____ PROVIDED ENTRIES

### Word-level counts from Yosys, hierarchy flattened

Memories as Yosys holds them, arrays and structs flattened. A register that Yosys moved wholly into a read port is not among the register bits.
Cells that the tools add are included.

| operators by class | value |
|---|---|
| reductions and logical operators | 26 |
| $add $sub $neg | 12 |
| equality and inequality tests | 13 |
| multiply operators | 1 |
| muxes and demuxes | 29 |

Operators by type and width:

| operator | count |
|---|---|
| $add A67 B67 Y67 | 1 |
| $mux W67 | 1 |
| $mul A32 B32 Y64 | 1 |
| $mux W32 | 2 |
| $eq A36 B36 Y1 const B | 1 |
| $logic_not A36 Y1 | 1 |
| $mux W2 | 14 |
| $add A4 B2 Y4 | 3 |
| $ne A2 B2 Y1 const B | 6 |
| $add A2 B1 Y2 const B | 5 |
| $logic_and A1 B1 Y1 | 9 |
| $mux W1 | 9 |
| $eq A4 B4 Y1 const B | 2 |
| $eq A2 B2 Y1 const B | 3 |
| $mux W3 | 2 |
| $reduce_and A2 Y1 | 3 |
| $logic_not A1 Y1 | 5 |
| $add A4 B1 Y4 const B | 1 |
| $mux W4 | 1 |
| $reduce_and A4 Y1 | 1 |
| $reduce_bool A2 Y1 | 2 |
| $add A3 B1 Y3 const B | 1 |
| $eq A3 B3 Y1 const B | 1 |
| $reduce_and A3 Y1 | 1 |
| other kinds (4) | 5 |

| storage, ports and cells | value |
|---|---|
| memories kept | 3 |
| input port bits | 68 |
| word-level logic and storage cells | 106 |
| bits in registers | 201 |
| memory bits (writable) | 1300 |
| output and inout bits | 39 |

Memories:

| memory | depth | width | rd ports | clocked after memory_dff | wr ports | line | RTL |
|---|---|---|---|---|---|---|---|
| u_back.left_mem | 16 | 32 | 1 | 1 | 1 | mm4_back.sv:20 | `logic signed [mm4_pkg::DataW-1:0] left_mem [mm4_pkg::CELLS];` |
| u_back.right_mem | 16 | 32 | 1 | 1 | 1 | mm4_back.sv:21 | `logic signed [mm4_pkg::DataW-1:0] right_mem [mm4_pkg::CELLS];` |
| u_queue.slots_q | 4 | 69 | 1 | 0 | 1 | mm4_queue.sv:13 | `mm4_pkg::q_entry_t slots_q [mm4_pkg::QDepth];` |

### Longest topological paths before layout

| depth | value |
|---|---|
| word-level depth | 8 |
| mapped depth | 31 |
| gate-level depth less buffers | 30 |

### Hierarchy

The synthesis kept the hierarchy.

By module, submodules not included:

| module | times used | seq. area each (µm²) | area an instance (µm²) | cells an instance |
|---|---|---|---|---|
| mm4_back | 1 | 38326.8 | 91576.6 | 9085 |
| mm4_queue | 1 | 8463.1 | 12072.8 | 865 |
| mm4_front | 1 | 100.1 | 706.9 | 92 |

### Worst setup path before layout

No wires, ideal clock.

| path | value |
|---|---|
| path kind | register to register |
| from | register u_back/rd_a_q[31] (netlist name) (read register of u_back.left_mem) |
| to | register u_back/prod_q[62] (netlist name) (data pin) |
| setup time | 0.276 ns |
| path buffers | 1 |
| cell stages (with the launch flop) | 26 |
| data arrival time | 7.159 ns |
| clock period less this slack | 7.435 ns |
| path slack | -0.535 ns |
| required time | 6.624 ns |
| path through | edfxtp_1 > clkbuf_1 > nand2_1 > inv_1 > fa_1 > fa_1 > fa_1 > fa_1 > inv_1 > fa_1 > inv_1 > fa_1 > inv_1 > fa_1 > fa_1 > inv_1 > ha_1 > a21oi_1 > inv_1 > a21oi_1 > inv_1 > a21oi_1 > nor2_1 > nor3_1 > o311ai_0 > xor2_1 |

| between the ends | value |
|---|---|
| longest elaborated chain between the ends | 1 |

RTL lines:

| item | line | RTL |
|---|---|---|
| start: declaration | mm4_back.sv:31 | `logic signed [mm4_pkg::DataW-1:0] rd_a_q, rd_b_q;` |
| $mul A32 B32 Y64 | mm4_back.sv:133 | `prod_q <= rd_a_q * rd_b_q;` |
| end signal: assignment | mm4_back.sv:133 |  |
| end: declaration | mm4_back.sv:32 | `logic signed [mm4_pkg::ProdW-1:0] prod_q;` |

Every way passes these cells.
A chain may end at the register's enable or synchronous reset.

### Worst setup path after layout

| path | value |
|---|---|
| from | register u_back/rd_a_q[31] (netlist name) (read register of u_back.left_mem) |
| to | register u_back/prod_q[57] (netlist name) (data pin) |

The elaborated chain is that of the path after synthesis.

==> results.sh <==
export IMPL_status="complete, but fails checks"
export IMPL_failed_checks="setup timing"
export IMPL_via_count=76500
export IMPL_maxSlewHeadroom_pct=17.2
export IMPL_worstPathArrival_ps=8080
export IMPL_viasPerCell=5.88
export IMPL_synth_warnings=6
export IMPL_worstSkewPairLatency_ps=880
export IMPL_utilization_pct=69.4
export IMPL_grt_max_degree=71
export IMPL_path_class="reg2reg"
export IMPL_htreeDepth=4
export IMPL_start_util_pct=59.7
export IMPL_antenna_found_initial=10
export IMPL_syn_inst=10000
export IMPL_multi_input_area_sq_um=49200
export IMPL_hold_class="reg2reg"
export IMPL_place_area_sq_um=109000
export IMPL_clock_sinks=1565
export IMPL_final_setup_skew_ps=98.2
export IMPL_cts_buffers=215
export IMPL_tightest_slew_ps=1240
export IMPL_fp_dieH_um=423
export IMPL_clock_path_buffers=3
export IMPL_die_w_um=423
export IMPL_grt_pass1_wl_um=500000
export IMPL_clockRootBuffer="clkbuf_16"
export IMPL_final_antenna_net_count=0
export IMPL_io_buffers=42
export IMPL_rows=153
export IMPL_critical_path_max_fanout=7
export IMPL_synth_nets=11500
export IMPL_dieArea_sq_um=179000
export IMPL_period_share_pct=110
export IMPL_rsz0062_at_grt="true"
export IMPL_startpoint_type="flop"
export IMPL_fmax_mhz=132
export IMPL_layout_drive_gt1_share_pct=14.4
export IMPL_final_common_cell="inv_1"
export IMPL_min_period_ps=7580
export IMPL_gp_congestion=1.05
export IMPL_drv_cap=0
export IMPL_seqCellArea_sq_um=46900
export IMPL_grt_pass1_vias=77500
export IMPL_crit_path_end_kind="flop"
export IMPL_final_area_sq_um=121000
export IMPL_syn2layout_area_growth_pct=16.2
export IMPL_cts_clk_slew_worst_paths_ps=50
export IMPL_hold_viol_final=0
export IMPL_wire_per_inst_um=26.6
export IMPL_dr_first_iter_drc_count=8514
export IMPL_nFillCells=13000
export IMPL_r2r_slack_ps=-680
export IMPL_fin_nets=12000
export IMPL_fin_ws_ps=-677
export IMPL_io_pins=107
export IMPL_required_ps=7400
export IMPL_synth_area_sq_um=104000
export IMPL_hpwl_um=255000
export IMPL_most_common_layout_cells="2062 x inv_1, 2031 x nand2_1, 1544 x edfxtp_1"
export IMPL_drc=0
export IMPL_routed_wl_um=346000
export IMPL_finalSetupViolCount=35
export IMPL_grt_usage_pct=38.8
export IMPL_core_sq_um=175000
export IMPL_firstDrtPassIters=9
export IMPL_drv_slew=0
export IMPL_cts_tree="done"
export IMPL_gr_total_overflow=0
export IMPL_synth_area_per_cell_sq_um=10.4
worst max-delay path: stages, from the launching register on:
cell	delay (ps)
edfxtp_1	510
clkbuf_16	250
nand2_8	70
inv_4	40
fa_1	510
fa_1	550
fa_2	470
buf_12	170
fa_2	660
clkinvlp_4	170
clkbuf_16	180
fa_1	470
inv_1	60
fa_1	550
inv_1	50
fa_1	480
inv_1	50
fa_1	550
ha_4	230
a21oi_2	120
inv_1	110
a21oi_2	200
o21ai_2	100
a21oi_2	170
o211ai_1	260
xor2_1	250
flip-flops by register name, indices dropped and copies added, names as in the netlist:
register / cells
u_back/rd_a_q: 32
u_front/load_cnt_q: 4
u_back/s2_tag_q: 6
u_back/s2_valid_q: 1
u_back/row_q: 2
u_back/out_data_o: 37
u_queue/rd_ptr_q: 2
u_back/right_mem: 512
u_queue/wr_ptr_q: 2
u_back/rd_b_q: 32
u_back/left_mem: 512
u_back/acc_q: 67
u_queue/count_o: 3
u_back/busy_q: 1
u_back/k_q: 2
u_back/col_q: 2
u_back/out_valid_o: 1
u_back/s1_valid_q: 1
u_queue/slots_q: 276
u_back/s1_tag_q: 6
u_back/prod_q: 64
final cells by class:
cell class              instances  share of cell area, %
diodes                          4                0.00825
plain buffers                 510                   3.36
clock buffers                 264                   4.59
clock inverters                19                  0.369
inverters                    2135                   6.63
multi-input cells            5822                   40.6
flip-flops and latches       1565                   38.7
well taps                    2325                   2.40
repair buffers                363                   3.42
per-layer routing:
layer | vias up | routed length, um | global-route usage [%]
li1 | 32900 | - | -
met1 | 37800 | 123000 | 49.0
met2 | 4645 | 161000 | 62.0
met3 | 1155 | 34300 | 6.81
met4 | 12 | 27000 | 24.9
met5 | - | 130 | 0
[config.mk]
export PLATFORM = sky130hd
export DESIGN_NAME = jst_ctrl
export DESIGN_NICKNAME = d
export VERILOG_FILES = /design/src/sv/jst_pkg.sv /design/src/sv/jst_ctrl.sv
export SDC_FILE = /design/constraint.sdc
export NUM_CORES = 1
export LEC_CHECK = 0
export BUFFER_PORTS_ARGS = -buffer_cell sky130_fd_sc_hd__buf_2
export CAP_MARGIN = 15
export CORE_AREA = 8 8 45 47
export CTS_CLUSTER_DIAMETER = 30
export CTS_CLUSTER_SIZE = 10
export DETAILED_ROUTE_END_ITERATION = 8
export DIE_AREA = 0 0 53 55
export PLACE_DENSITY_LB_ADDON = 0.3
export SLEW_MARGIN = 20
export SYNTH_ARGS = -nofsm -noshare
export SYNTH_HDL_FRONTEND = slang
export SYNTH_SLANG_ARGS = --single-unit
export TNS_END_PERCENT = 50
[constraint.sdc]
create_clock -name clk -period 0.85 [get_ports clk]
set_input_delay 0.085 -clock clk [delete_from_list [all_inputs] [get_ports clk]]
set_output_delay 0.085 -clock clk [all_outputs]
set_load 0.03 [all_outputs]
[src/sv/jst_pkg.sv]
// Shared types and constants for the job slot table with age order.
// Field widths and positions on the stream buses, action codes and the
// controller-to-datapath command and status structs. No dependencies.
package jst_pkg;

  // default sizing of the top level
  localparam int JOBS_DEF  = 16;
  localparam int PROCS_DEF = 1024;

  // item field widths
  localparam int ACT_W   = 2;
  localparam int PID_W   = 10;
  localparam int GRP_W   = 22;
  localparam int CNT_W   = 8;
  localparam int JST_W   = 3;
  localparam int SLOT_W  = 4;
  localparam int STAMP_W = 32;

  // input tdata layout, lowest bit first
  localparam int PID_LO  = 0;
  localparam int GRP_LO  = PID_LO + PID_W;
  localparam int CNT_LO  = GRP_LO + GRP_W;
  localparam int JST_LO  = CNT_LO + CNT_W;
  localparam int RSL_LO  = JST_LO + JST_W;
  localparam int IN_TDATA_W = ((RSL_LO + SLOT_W + 7) / 8) * 8;
  localparam int IN_TUSER_W = ACT_W;

  // output tdata layout, lowest bit first
  localparam int OIDX_LO  = 0;
  localparam int OOK_LO   = OIDX_LO + SLOT_W;
  localparam int OREM_LO  = OOK_LO + 1;
  localparam int OST_LO   = OREM_LO + CNT_W;
  localparam int OCUR_LO  = OST_LO + JST_W;
  localparam int OPREV_LO = OCUR_LO + SLOT_W;
  localparam int OUT_TDATA_W = ((OPREV_LO + SLOT_W + 7) / 8) * 8;

  typedef enum logic [ACT_W-1:0] {
    ACT_BIND = 2'd0,
    ACT_ADD  = 2'd1,
    ACT_DONE = 2'd2,
    ACT_READ = 2'd3
  } action_t;

  typedef struct packed {
    logic clear_step;  // write zero to the next map entry
    logic latch;       // capture the item and start the map read
    logic exec;        // apply the item to the table
    logic load_out;    // pack the result into the output register
  } ctrl_cmd_t;

  typedef struct packed {
    logic clear_last;  // clearing pass is on its last map entry
  } dp_stat_t;

endpackage

[src/sv/jst_ctrl.sv]
// Controller for the job slot table: clearing pass, item sequencing and
// the output register valid. Depends on jst_pkg.
module jst_ctrl (
  input  logic               clk,
  input  logic               rst_n,
  input  jst_pkg::dp_stat_t  stat,
  input  logic               in_tvalid,
  output logic               in_tready,
  output logic               out_tvalid,
  input  logic               out_tready,
  output jst_pkg::ctrl_cmd_t cmd
);
  import jst_pkg::*;

  typedef enum logic [1:0] {
    ST_CLEAR,
    ST_IDLE,
    ST_EXEC,
    ST_FINISH
  } state_t;

  state_t state_r, state_nxt;
  logic   out_tvalid_r, out_tvalid_nxt;
  logic   out_free;
  logic   accept;

  // output register may be loaded when empty or being drained this cycle
  assign out_free  = !out_tvalid_r || out_tready;
  assign in_tready = (state_r == ST_IDLE) || ((state_r == ST_FINISH) && out_free);
  assign accept    = in_tvalid && in_tready;

  assign cmd.clear_step = (state_r == ST_CLEAR);
  assign cmd.latch      = accept;
  assign cmd.exec       = (state_r == ST_EXEC);
  assign cmd.load_out   = (state_r == ST_FINISH) && out_free;

  always_comb begin
    state_nxt      = state_r;
    out_tvalid_nxt = out_tvalid_r;
    if (out_tready) begin
      out_tvalid_nxt = 1'b0;
    end
    case (state_r)
      ST_CLEAR: begin
        if (stat.clear_last) begin
          state_nxt = ST_IDLE;
        end
      end
      ST_IDLE: begin
        if (accept) begin
          state_nxt = ST_EXEC;
        end
      end
      ST_EXEC: begin
        state_nxt = ST_FINISH;
      end
      ST_FINISH: begin
        if (out_free) begin
          out_tvalid_nxt = 1'b1;
          state_nxt      = accept ? ST_EXEC : ST_IDLE;
        end
      end
      default: begin
        state_nxt = ST_IDLE;
      end
    endcase
  end

  always_ff @(posedge clk) begin
    if (!rst_n) begin
      state_r      <= ST_CLEAR;
      out_tvalid_r <= 1'b0;
    end else begin
      state_r      <= state_nxt;
      out_tvalid_r <= out_tvalid_nxt;
    end
  end

  assign out_tvalid = out_tvalid_r;

  a_accept_exec: assert property (@(posedge clk) disable iff (!rst_n)
    accept |=> (state_r == ST_EXEC))
    else $error("accepted transfer not followed by execute");

  a_exec_finish: assert property (@(posedge clk) disable iff (!rst_n)
    (state_r == ST_EXEC) |=> (state_r == ST_FINISH))
    else $error("execute not followed by finish");

  a_valid_source: assert property (@(posedge clk) disable iff (!rst_n)
    $rose(out_tvalid_r) |-> ($past(state_r) == ST_FINISH))
    else $error("result appeared outside the finish step");

endmodule

# [Word level (Yosys, flattened, before mapping)]
# Cells that the tools add are included.
[totals] reg_bits=3 output_inout_bits=6
[classes] n_mux=8 n_eq_ne=6 n_reduce_logical=7
[ops] op="2-to-1 mux 2 bit" n=4
[ops] op="one-hot mux 2 bit (4 select lines)" n=1
[ops] op="!= test 2 bit, second input constant" n=3
[ops] op="equality test 2 bit, second input constant" n=2
[ops] op="2-to-1 mux 1 bit" n=3
[ops] op="AND reduction 3 bit" n=1
[ops] op="equality test 2 x 1 -> 1 bit, second input constant" n=1
[ops] op="logical AND 1 bit" n=2
[ops] op="logical NOT 2 bit" n=1
[ops] op="logical OR 1 bit" n=2
[ops] op="logical NOT 1 bit" n=1

# [Logic depth before layout (Yosys ltp)]
[depth] depth_word=8 ltp_mapped=3

# [Worst setup path before layout]
# No wires, ideal clock.
[synth_timing] kind="register to output" from="register out_tvalid_r (netlist: out_tvalid)" to="output port cmd[0] (netlist name)" arrival_time_ps=1225 n_path_buf=0 stages_incl_launch_ff=3 setup_slack_ps=-460 cell_sequence="dfxtp_1 nor2b_4 nor3_1"
[synth_lines] element="start: declaration" line="jst_ctrl.sv:23" source="logic out_tvalid_r, out_tvalid_nxt;"
[synth_lines] element="start signal: assignment" line="jst_ctrl.sv:75" source="out_tvalid_r <= out_tvalid_nxt;"
[synth_lines] element="end: declaration" line="jst_ctrl.sv:11" source="output jst_pkg::ctrl_cmd_t cmd"

==> flow_summary.json <==
{
  "yosysSeqAreaShare": 0.384,
  "wire_per_inst_um": 11.0,
  "grt_overflow": 0,
  "hold_end": "out_tvalid",
  "finalCritPeriodShare": 1.33,
  "ys_types": 12,
  "synthSimpleGateAreaFrac": 0.248,
  "rsz0062_at_grt": "yes",
  "cts.reportedPaths.clkPinSlew_ns": 0.03,
  "final_cell_mix": "7 x buf_6, 5 x buf_2, 3 x clkbuf_4",
  "fin_cells": 53,
  "dpl_cell_area_um2": 270,
  "timing.rr.end": "state_r[1]",
  "first_iter_violations": 7,
  "clockBufferDepth": 2,
  "reg2reg_depth": 3,
  "synth_top_family_by_area": "compound AO/OA/AOI/OAI gates",
  "avgSynthCellArea_um2": 7.82,
  "slowest_stage": "dfxtp_4",
  "dpl.cell_count": 49,
  "diodes": 0,
  "synth_fp_nets": 25,
  "final.min_clock_period_ns": 1.13,
  "rows": 14,
  "area_growth_pct": 127,
  "reg2reg_slack_ns": -0.01,
  "routabilityCongestion": 0.665,
  "grt_usage": 0.0388,
  "drive_above_1_share": 0.757,
  "synth_xor_area_frac": 0,
  "ant_nets": 0,
  "clock-skew-final_ns": 0.000338,
  "hold_buffers": 0,
  "pre_cts_slack_ns": -0.100,
  "crit_required_ns": 0.76,
  "grt_max_degree": 7,
  "fin_nets": 43,
  "cts_tree": "done",
  "antenna_found_initial": 0,
  "grt_pass1_vias": 178,
  "power.density_nw_per_um2": 1680,
  "cp_num_cells": 3,
  "crit_path_max_fanout": 6,
  "ys_warn_count": 0,
  "fp.dieH_um": 55,
  "fin_ws_ns": -0.280,
  "reg2reg_from": "out_tvalid",
  "path_delay_family": "flip-flops",
  "cts_root_buf": "clkbuf_4",
  "fin_area_um2": 355,
  "chipWidth_um": 53,
  "numCtsBuffers": 3,
  "first_pass_iters": 2,
  "min_path_cells": 2,
  "crit_buf_inv": 1,
  "leakage_nw": 0.143,
  "cts.sinks": 3,
  "synthMuxAreaShare": 0,
  "fmax_mhz": 885,
  "maxCapViolCount": 0,
  "synth_compound_area_frac": 0.272,
  "drc": 0,
  "core-area_um2": 1380,
  "syn_inst": 20,
  "path_class": "register to primary output",
  "worstSetupStartpointType": "register",
  "setup_viol": 7,
  "cpPeakStageDelay_ns": 0.33,
  "initial_core_util": 0.113,
  "min_from": "rst_n",
  "slew_violations": 0,
  "dieArea_um2": 2920,
  "ys_seq_elements": 3,
  "hold_viol": 0,
  "hpwl_um": 405,
  "boundaryPins": 11,
  "violations": "negative setup slack",
  "timing.slew.headroom": 0.851,
  "routed_wl_um": 583,
  "worstPathArrival_ns": 1.04,
  "mostFrequentLayoutCell": "buf_6",
  "worst_slew_pin_slew_ns": 0.223,
  "hp-class": "input pin to register",
  "synth_adder_area_share": 0,
  "post_cts_buffers": 0,
  "ir_drop_uv": 481,
  "grt_pass1_wl_um": 786,
  "netlist_area_um2": 156,
  "clk_latency_ns": 0.23,
  "avgViaCountPerCell": 3.77,
  "outcome": "finished with violations",
  "vias": 200,
  "crit_path_end_kind": "primary output",
  "portBuffers": 10,
  "path_cells": "nor2b_4, a21oi_2, buf_6",
  "h-tree-depth": 1
}
## worst max-delay path by stage
stage               startpoint      to  slack (ns)
finish              out_tvalid  cmd[2]       -0.28
global placement    state_r[0]  cmd[0]       -0.11
global route        out_tvalid  cmd[2]       -0.35
detailed placement  state_r[0]  cmd[0]       -0.10
CTS                 out_tvalid  cmd[2]       -0.27
floorplan           out_tvalid  cmd[2]       -0.09
## power by group
group / total, mW / switching [mW] / internal [mW]
registers: 0.161 / 0.0112 / 0.150
clock network: 0.241 / 0.0652 / 0.175
logic: 0.196 / 0.107 / 0.0891
total: 0.598 / 0.184 / 0.414
## registers in the layout, summed over array words and instances (netlist names)
register and flops:
state_r 2, out_tvalid 1
## cell usage after synthesis (all sizes together)
library cell  n  share of area
buf           1          0.048
a21boi        1          0.048
o21ai         3          0.096
a21oi         4           0.13
inv           2          0.048
nor3          1          0.032
nand2         1          0.040
nor2          2          0.048
nor2b         2           0.13
dfxtp         3           0.38
## what timing repair did
action                     CTS  global route
setup endpoints to repair    6             9
pin swaps                    1             1
gates resized for setup     10            10
cloned                       0             0
## worst reg2reg max path: cells and delay by family (launching register included)
kind,cells,cell delay (ns)
simple gates,1,0.25
flops,1,0.33
compound gates,2,0.22
## kinds of logic (layout without fill, tap and decap cells)
group | count (synthesis) | in the layout
AO/OA/AOI/OAI | 8 | 8
flip-flops | 3 | 3
AND/OR/NAND/NOR | 6 | 6
buffers and inverters | 3 | 20
## through the flow
stage | hold slack [ns] | utilization | setup TNS, ns | power, mW
final | 0.114 | 0.257 | -1.11 | 0.598
after global routing | 0.126 | 0.257 | -1.60 | 0.633
after CTS | 0.106 | 0.235 | -1.15 | 0.574
after detailed placement | 0.352 | 0.195 | -0.211 | 0.305
after global placement | 0.336 | 0.195 | -0.252 | 0.308
after floorplan | 0.212 | - | -0.314 | 0.250
## cell type report
| type | instances | area (um2) |
|---|---|---|
| fillers | 161 | 1030 |
| repair buffers | 14 | 119 |
| multi-input cells | 14 | 115 |
| flip-flops and latches | 3 | 67.6 |
| clock buffers | 4 | 26.3 |
| well taps | 16 | 20.0 |
| inverters | 2 | 7.51 |
## routing by layer
layer  share of wire  global-route usage  vias up
met1            0.36              0.0320       91
met3            0.13              0.0428        0
met4               0                   0        0
li1                -                   -      101
met5               0                   0        -
met2            0.51              0.0664        8
No activity file was read; power rests on OpenSTA's default activity.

________

Among the lines above, which hold the word "kept"? Report each one.

| memories kept | 3 |
The synthesis kept the hierarchy.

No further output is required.